Dalam sambutannya saat membuka kegiatan seminar, Ketua AMAN Sinjai, Solihin, mengungkapkan keresahan masyarakat adat terhadap konflik tenurial yang masih terjadi khususnya kepada masyarakat adat di kabupaten sinjai. "Dalam 30 tahun terakhir sudah ada 39 orang yang harus berurusan dengan aparat penegak hukum yang menjadi korban konflik tenurial. Masyarakat adat belum mendapat posisi hukum yang sama, belum menjadi subjek hukum,  sementara di Sinjai sudah ada Peraturan Daerah no.1 tahun 2019 tentang pedoman pengakuan, perlindungan, dan pemberdayaan masyarakat adat di Kabupaten Sinjai," ujar Solihin.

Solihin berharap konflik yang terjadi di masyarakat adat dapat segera terselesaikan dengan kerja bersama panitia masyarakat adat dan pemerintah di Kabupaten Sinjai. "Mari sama-sama semua stake holder berkolaborasi mengurai benang kusut ini untuk menyelesaikan agar tidak ada lagi masyarakat adat kita menjadi asing di atas wilayahnya sendiri," ujarnya.

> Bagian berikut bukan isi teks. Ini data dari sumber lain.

Source: an optimization exercise on an open RTL-to-GDS flow (aim: small area, a short achievable clock period and few clock cycles per item). Production flows keep margins and buffers that such runs may drop. The RTL was checked by simulation tests, not by an equivalence proof against the original design. Power is estimated from default activity; no workload was simulated.

==> flow/design.v (outline; a module is shown in full before it is edited, if it fits) <==
// module mtdtmf_seq: 221 lines
// module mtdtmf_mul_lo: 334 lines
// module mtdtmf_mul_hi: 138 lines
// module multitap_dtmf_tone_generator: 209 lines
module multitap_dtmf_tone_generator (
	input  logic        clk,
	input  logic        arst_n,
	input  logic        s_tvalid,
	output logic        s_tready,
	input  logic [7:0]  s_tdata,    
	input  logic        s_tuser,    
	output logic        m_tvalid,
	input  logic        m_tready,
	output logic [23:0] m_tdata,    
	output logic        m_tlast,    
	input  logic        cfg_valid,
	output logic        cfg_ready,
	input  logic [2:0]  cfg_index,
	input  logic [63:0] cfg_data
);
  // ...
==> flow/run.sh <==
#!/bin/bash
# synth_recipe.tcl (not shown) runs the flow's synth.tcl, then flattens the netlist and writes it again
# the make line also repeats each setting of config.mk as NAME=value (left out here)
make -C /OpenROAD-flow-scripts/flow DESIGN_CONFIG=/design/flow/config.mk WORK_HOME=/design/flow/orfs CLKGATE_MAP_FILE= SYNTH_SCRIPT=/design/flow/synth_recipe.tcl finish
==> flow/config.mk <==
export PLATFORM = sky130hd
export DESIGN_NAME = multitap_dtmf_tone_generator
export DESIGN_NICKNAME = multitap_dtmf_tone_generator
export VERILOG_FILES = /design/flow/design.v
export SDC_FILE = /design/flow/constraint.sdc
export NUM_CORES = 4
export LEC_CHECK = 0
export ABC_AREA = 1
export CAP_MARGIN = 20
export CORE_MARGIN = 2
export CORE_UTILIZATION = 60
export SETUP_SLACK_MARGIN = 4.8
export SLEW_MARGIN = 20
export TNS_END_PERCENT = 5
==> flow/constraint.sdc <==
create_clock -name core_clock -period 9.0 [get_ports {clk}]
set_input_delay 1.8000 -clock core_clock [delete_from_list [all_inputs] [get_ports {clk}]]
set_output_delay 1.8000 -clock core_clock [all_outputs]
set_load 0.01 [all_outputs]
==> impl_metrics.yaml, run 1 <==
routing:
  wl_per_cell_um: 18.1
  met3_length_um: 6120
  drc: 0
yosys:
  synth_commonest_cells: "nand2_1 (621), inv_1 (589), nor2_1 (414), o21ai_0 (308), a21oi_1 (225)"
  netlist_top_cells_area: "edfxtp_1 (19%), fa_1 (15%), dfxtp_1 (13%)"
  syn_avg_cell_area_um2: 8.02
  yosysUniqueCellTypes: 65
grt:
  grt-busiest-layer: "met2"
floorplanning:
  num_rows: 79
cts:
  cts_setup_buffers: 13
  hold_buffers: 0
  clock-sinks: 381
placement:
  placed_area_mm2: 0.0300
  gp_congestion: 0.929
timing:
  fin_crit_ns: 4.32
power:
  power_leader: "combinational cells"
  irDropWorstVdd_v: 0.000212
  seq_power_w: 0.00303
cells_and_area:
  multi_input_gates: 2418
  inv_count: 606
  largest-register: "high_steps_q"
  final_nets: 4063
setup_path:
  setup.worst_path.end: "sample_q[15]$_DFFE_PN_"
  r2r_slack_ns: 4.68
  crit_path_end_kind: "flop"
status:
  outcome: "timing/DRC/antenna clean"
Testbench counts, summed over its fixed seeds: cycles 76,989, items 76,773.
==> run 2: changes to the inputs <==
--- a/flow/config.mk
+++ b/flow/config.mk
@@ -9,6 +9,6 @@
 export CAP_MARGIN = 20
 export CORE_MARGIN = 2
 export CORE_UTILIZATION = 60
-export SETUP_SLACK_MARGIN = 4.8
+export SETUP_SLACK_MARGIN = 5.0
 export SLEW_MARGIN = 20
 export TNS_END_PERCENT = 5
==> run 2 against run 1 <==
  * Register-to-register slack improved by 0.14 ns
  * Core utilization rose by 0.67 points
  * Critical path depth did not move
  * Sequential share of layout area fell by 0.27 points
  * Hold slack barely moved
  * Area after synthesis did not move
  * Synthesized cell count did not move
  * Global-route usage rose by 0.27 points
  * Total power rose by 2.3%
  * Maximum frequency rose by 3.4%
  * Die area did not move
  * Clock power barely moved
  * Critical path type unchanged
  * Largest cell class unchanged
Context: an optimization exercise on an open-source flow, tuned for small area, a short achievable clock period and few clock cycles per item. The choices shown serve that exercise and are no tape-out recipe.

==> run a: inputs <==
Design voltmeter_display_controller_core, start of the top module:
module voltmeter_display_controller_core (
    input  wire logic                           i_clk,
    input  wire logic                           i_rst_n,
    input  wire logic                           i_cfg_we,
    input  wire logic [vdc_pkg::CFG_IDX_W-1:0]  i_cfg_idx,
    input  wire logic [vdc_pkg::CFG_DATA_W-1:0] i_cfg_data,
    input  wire logic                           i_in_valid,
    output      logic                           o_in_ready,
    input  wire logic [vdc_pkg::FUNC_W-1:0]     i_in_func,
    input  wire logic [9:0]                     i_in_sample,
    input  wire logic [vdc_pkg::SW_W-1:0]       i_in_switches,
    output      logic                           o_out_valid,
    input  wire logic                           i_out_ready,
    output      logic [vdc_pkg::SEG_W-1:0]      o_out_segments,
    output      logic                           o_out_digit_high,
    output      logic [vdc_pkg::DUTY_W-1:0]     o_out_duty_percent,
    output      logic [vdc_pkg::PERIOD_W-1:0]   o_out_compare_count,
    output      logic [vdc_pkg::VAL_W-1:0]      o_out_shown_value
);
Settings: LEC_CHECK=0, ABC_CLOCK_PERIOD_IN_PS=2000, CAP_MARGIN=20, CORE_MARGIN=2, CORE_UTILIZATION=40, CTS_BUF_LIST=sky130_fd_sc_hd__clkbuf_4 sky130_fd_sc_hd__clkbuf_8, CTS_CLUSTER_DIAMETER=60, CTS_CLUSTER_SIZE=40, SETUP_SLACK_MARGIN=5, SLEW_MARGIN=20; clock period 8.0 ns.
run.sh (not shown) runs the stock make flow with config.mk's settings and CLKGATE_MAP_FILE= SYNTH_SCRIPT=/design/flow/synth_recipe.tcl, a recipe that flattens the netlist after the stock synthesis.
==> run b (differences from run a) <==
--- a/flow/design.v
+++ b/flow/design.v
@@ -44,33 +44,16 @@
         endcase
     endfunction
     function automatic logic [SEG_W-1:0] refresh_seg(input logic t, input logic [VAL_W-1:0] v);
-        logic [3:0] q;
-        logic [2:0] r, u;
-        logic       ge;
-        logic [3:0] tens, ones;
-        case (v[6:3])
-            4'd0:    begin q = 4'd0;  r = 3'd0; end
-            4'd1:    begin q = 4'd0;  r = 3'd4; end
-            4'd2:    begin q = 4'd1;  r = 3'd3; end
-            4'd3:    begin q = 4'd2;  r = 3'd2; end
-            4'd4:    begin q = 4'd3;  r = 3'd1; end
-            4'd5:    begin q = 4'd4;  r = 3'd0; end
-            4'd6:    begin q = 4'd4;  r = 3'd4; end
-            4'd7:    begin q = 4'd5;  r = 3'd3; end
-            4'd8:    begin q = 4'd6;  r = 3'd2; end
-            4'd9:    begin q = 4'd7;  r = 3'd1; end
-            4'd10:   begin q = 4'd8;  r = 3'd0; end
-            4'd11:   begin q = 4'd8;  r = 3'd4; end
-            4'd12:   begin q = 4'd9;  r = 3'd3; end
-            4'd13:   begin q = 4'd10; r = 3'd2; end
-            4'd14:   begin q = 4'd11; r = 3'd1; end
-            default: begin q = 4'd12; r = 3'd0; end
-        endcase
-        u    = r + {1'b0, v[2:1]};
-        ge   = (u >= 3'd5);
-        tens = q + {3'd0, ge};
-        ones = {ge ? u - 3'd5 : u, v[0]};
-        refresh_seg = {t, glyph(t ? tens : ones)};
+        logic [15:0] x;
+        logic [3:0]  tens;
+        x = {9'd0, v};
+        for (int i = 0; i < 7; i++) begin
+            if (x[10:7] >= 4'd5)  x[10:7]  = x[10:7] + 4'd3;
+            if (x[14:11] >= 4'd5) x[14:11] = x[14:11] + 4'd3;
+            x = x << 1;
+        end
+        tens = x[15] ? x[14:11] + 4'd10 : x[14:11];
+        refresh_seg = {t, glyph(t ? tens : x[10:7])};
     endfunction
 endpackage
 `default_nettype wire
--- a/flow/config.mk
+++ b/flow/config.mk
@@ -9,8 +9,5 @@
 export CAP_MARGIN = 20
 export CORE_MARGIN = 2
 export CORE_UTILIZATION = 40
-export CTS_BUF_LIST = sky130_fd_sc_hd__clkbuf_4 sky130_fd_sc_hd__clkbuf_8
-export CTS_CLUSTER_DIAMETER = 60
-export CTS_CLUSTER_SIZE = 40
 export SETUP_SLACK_MARGIN = 5
 export SLEW_MARGIN = 20
==> run c (differences from run a) <==
--- a/flow/design.v
+++ b/flow/design.v
@@ -44,33 +44,16 @@
         endcase
     endfunction
     function automatic logic [SEG_W-1:0] refresh_seg(input logic t, input logic [VAL_W-1:0] v);
-        logic [3:0] q;
-        logic [2:0] r, u;
-        logic       ge;
-        logic [3:0] tens, ones;
-        case (v[6:3])
-            4'd0:    begin q = 4'd0;  r = 3'd0; end
-            4'd1:    begin q = 4'd0;  r = 3'd4; end
-            4'd2:    begin q = 4'd1;  r = 3'd3; end
-            4'd3:    begin q = 4'd2;  r = 3'd2; end
-            4'd4:    begin q = 4'd3;  r = 3'd1; end
-            4'd5:    begin q = 4'd4;  r = 3'd0; end
-            4'd6:    begin q = 4'd4;  r = 3'd4; end
-            4'd7:    begin q = 4'd5;  r = 3'd3; end
-            4'd8:    begin q = 4'd6;  r = 3'd2; end
-            4'd9:    begin q = 4'd7;  r = 3'd1; end
-            4'd10:   begin q = 4'd8;  r = 3'd0; end
-            4'd11:   begin q = 4'd8;  r = 3'd4; end
-            4'd12:   begin q = 4'd9;  r = 3'd3; end
-            4'd13:   begin q = 4'd10; r = 3'd2; end
-            4'd14:   begin q = 4'd11; r = 3'd1; end
-            default: begin q = 4'd12; r = 3'd0; end
-        endcase
-        u    = r + {1'b0, v[2:1]};
-        ge   = (u >= 3'd5);
-        tens = q + {3'd0, ge};
-        ones = {ge ? u - 3'd5 : u, v[0]};
-        refresh_seg = {t, glyph(t ? tens : ones)};
+        logic [15:0] x;
+        logic [3:0]  tens;
+        x = {9'd0, v};
+        for (int i = 0; i < 7; i++) begin
+            if (x[10:7] >= 4'd5)  x[10:7]  = x[10:7] + 4'd3;
+            if (x[14:11] >= 4'd5) x[14:11] = x[14:11] + 4'd3;
+            x = x << 1;
+        end
+        tens = x[15] ? x[14:11] + 4'd10 : x[14:11];
+        refresh_seg = {t, glyph(t ? tens : x[10:7])};
     endfunction
 endpackage
 `default_nettype wire
==> run d (differences from run a) <==
--- a/flow/config.mk
+++ b/flow/config.mk
@@ -9,8 +9,5 @@
 export CAP_MARGIN = 20
 export CORE_MARGIN = 2
 export CORE_UTILIZATION = 40
-export CTS_BUF_LIST = sky130_fd_sc_hd__clkbuf_4 sky130_fd_sc_hd__clkbuf_8
-export CTS_CLUSTER_DIAMETER = 60
-export CTS_CLUSTER_SIZE = 40
 export SETUP_SLACK_MARGIN = 5
 export SLEW_MARGIN = 20
==> impl_metrics.tcl <==
set metrics [dict create \
    critPathLaunch "u_out.r_value[5]" \
    status "finished clean" \
    num-multi-input-gates 792 \
    yosysUniqueCellTypes 81 \
    top_layer_used "met4" \
    cp.arrival_ps 4930 \
    critPathSlowestCell "or4_4" \
    grt_util_all_layers 0.191 \
    ys_seq_area_frac 0.381 \
    design_area_um2 12400 \
    syn_nets 1167 \
    sh_seq_area 0.301 \
    dp_hpwl_um 15500 \
    wl_met2_um 11500 \
]
-- figures above: run c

Hasma, yang mewakili BPSKL Wilayah Sulawesi, memaparkan soal kebijakan penetapan status hutan adat dalam seminar tersebut. Hasma menjelaskan skema perhutanan sosial tentang skema hutan adat yang jika telah memenuhi kriteria syarat penetapan hutan adat harus segera ditetapkan. "Kita tidak bisa menutup mata karena selama ini banyak sekali konflik yang terjadi antara masyarakat hukum adat dengan pemerintah dan perusahaan-perusahaan. Jadi solusianya adalah dengan penetapan hukum adat," ujarnya.

Acara puncak seminar ini adalah penyerahan dokumen usulan hutan adat dari Masyarakat Pattiro Toa dan Kampala. Dokumen tersebut diserahkan langsung oleh perwakilan masyarakat adat kepada Hasma sebagai perwakilan Kepala BPSKL Wilayah Sulawesi.

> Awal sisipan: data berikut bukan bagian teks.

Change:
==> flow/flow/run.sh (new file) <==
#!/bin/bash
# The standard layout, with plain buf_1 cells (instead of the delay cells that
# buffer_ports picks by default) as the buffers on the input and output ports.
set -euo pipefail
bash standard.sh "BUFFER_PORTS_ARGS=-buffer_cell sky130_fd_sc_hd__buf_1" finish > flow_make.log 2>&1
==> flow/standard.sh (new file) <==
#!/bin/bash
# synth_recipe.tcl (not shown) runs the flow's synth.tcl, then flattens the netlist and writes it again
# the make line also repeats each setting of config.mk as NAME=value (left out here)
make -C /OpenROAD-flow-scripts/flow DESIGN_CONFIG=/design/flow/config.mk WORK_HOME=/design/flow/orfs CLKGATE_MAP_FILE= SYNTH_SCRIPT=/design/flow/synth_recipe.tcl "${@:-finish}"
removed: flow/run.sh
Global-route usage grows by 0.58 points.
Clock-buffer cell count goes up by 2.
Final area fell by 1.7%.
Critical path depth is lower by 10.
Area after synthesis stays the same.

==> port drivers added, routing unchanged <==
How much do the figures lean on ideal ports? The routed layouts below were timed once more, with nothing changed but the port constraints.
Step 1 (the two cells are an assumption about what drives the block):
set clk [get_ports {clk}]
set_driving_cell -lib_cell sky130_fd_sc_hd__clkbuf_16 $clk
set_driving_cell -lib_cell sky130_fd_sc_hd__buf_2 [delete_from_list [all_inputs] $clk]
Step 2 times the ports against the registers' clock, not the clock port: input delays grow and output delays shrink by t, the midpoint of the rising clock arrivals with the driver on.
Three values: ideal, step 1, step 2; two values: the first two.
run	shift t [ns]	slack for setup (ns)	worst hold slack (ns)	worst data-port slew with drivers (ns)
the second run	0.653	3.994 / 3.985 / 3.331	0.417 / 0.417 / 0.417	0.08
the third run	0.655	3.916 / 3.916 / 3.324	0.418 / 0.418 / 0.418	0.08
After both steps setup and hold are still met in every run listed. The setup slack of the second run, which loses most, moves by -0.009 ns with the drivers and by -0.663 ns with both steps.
What follows belongs to an exercise in optimizing a design on an open flow for small area, a short achievable clock period and few clock cycles; a production flow would make more cautious choices.
No run shown here included a check of the RTL's function; only the layout flow was run.

==> flow/design.v (outline; a module is shown in full before it is edited, if it fits) <==
// module ast_tensor_stream_sv: 1725 lines
module ast_tensor_stream_sv #(
   parameter int DATAWIDTH = 14,
   parameter int SIZE      = 4,
   parameter int ACCWIDTH  = 2*DATAWIDTH+$clog2(SIZE)
) (
   input  logic                   clk,
   input  logic                   reset_n,
   input  logic                   cfg_valid,
   input  logic [$clog2(SIZE):0]  cfg_q,
   input  logic [$clog2(SIZE):0]  cfg_r,
   input  logic [$clog2(SIZE):0]  cfg_k,
   input  logic                   in_valid,
   output logic                   in_ready,
   input  logic                   in_set,
   input  logic [DATAWIDTH-1:0]   in_data,
   input  logic                   start,
   input  logic                   keep_b,
   input  logic                   relu,
   output logic                   out_valid,
   input  logic                   out_ready,
   output logic [DATAWIDTH-1:0]   out_data,
   output logic                   out_last,
   output logic                   busy,
   output logic                   done,
   output logic                   err
);
  // ...
==> flow/flow/run.sh <==
#!/bin/bash
# Standard layout, with timing repair aiming further below the clock period.
set -e
export SETUP_SLACK_MARGIN=5.6
bash standard.sh > standard.log 2>&1
==> flow/standard.sh <==
#!/bin/bash
# synth_recipe.tcl (not shown) runs the flow's synth.tcl, then flattens the netlist and writes it again
# the make line also repeats each setting of config.mk as NAME=value (left out here)
make -C /OpenROAD-flow-scripts/flow DESIGN_CONFIG=/design/flow/config.mk WORK_HOME=/design/flow/orfs CLKGATE_MAP_FILE= SYNTH_SCRIPT=/design/flow/synth_recipe.tcl "${@:-finish}"
==> flow/config.mk <==
export PLATFORM = sky130hd
export DESIGN_NAME = ast_tensor_stream_sv
export DESIGN_NICKNAME = ast_tensor_stream_sv
export VERILOG_FILES = /design/flow/design.v
export SDC_FILE = /design/flow/constraint.sdc
export NUM_CORES = 4
export LEC_CHECK = 0
export ABC_CLOCK_PERIOD_IN_PS = 5000
export CAP_MARGIN = 20
export CORE_MARGIN = 2
export CORE_UTILIZATION = 50
export CTS_CLUSTER_DIAMETER = 80
export CTS_CLUSTER_SIZE = 24
export SLEW_MARGIN = 20
==> flow/constraint.sdc <==
create_clock -name core_clock -period 10.0 [get_ports {clk}]
set_input_delay 2.0000 -clock core_clock [delete_from_list [all_inputs] [get_ports {clk}]]
set_output_delay 2.0000 -clock core_clock [all_outputs]
set_load 0.01 [all_outputs]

Hutan Adat adalah kawasan hutan yang secara turun-temurun dimiliki dan dikelola oleh masyarakat hukum adat. Hutan ini menjadi bagian dari identitas budaya, sumber penghidupan, serta warisan ekologis yang penting bagi masyarakat adat. Dalam konteks hukum di Indonesia, hutan adat diakui sebagai hutan yang terpisah dari hutan negara, berdasarkan Keputusan Mahkamah Konstitusi No. 35/PUU-X/2012.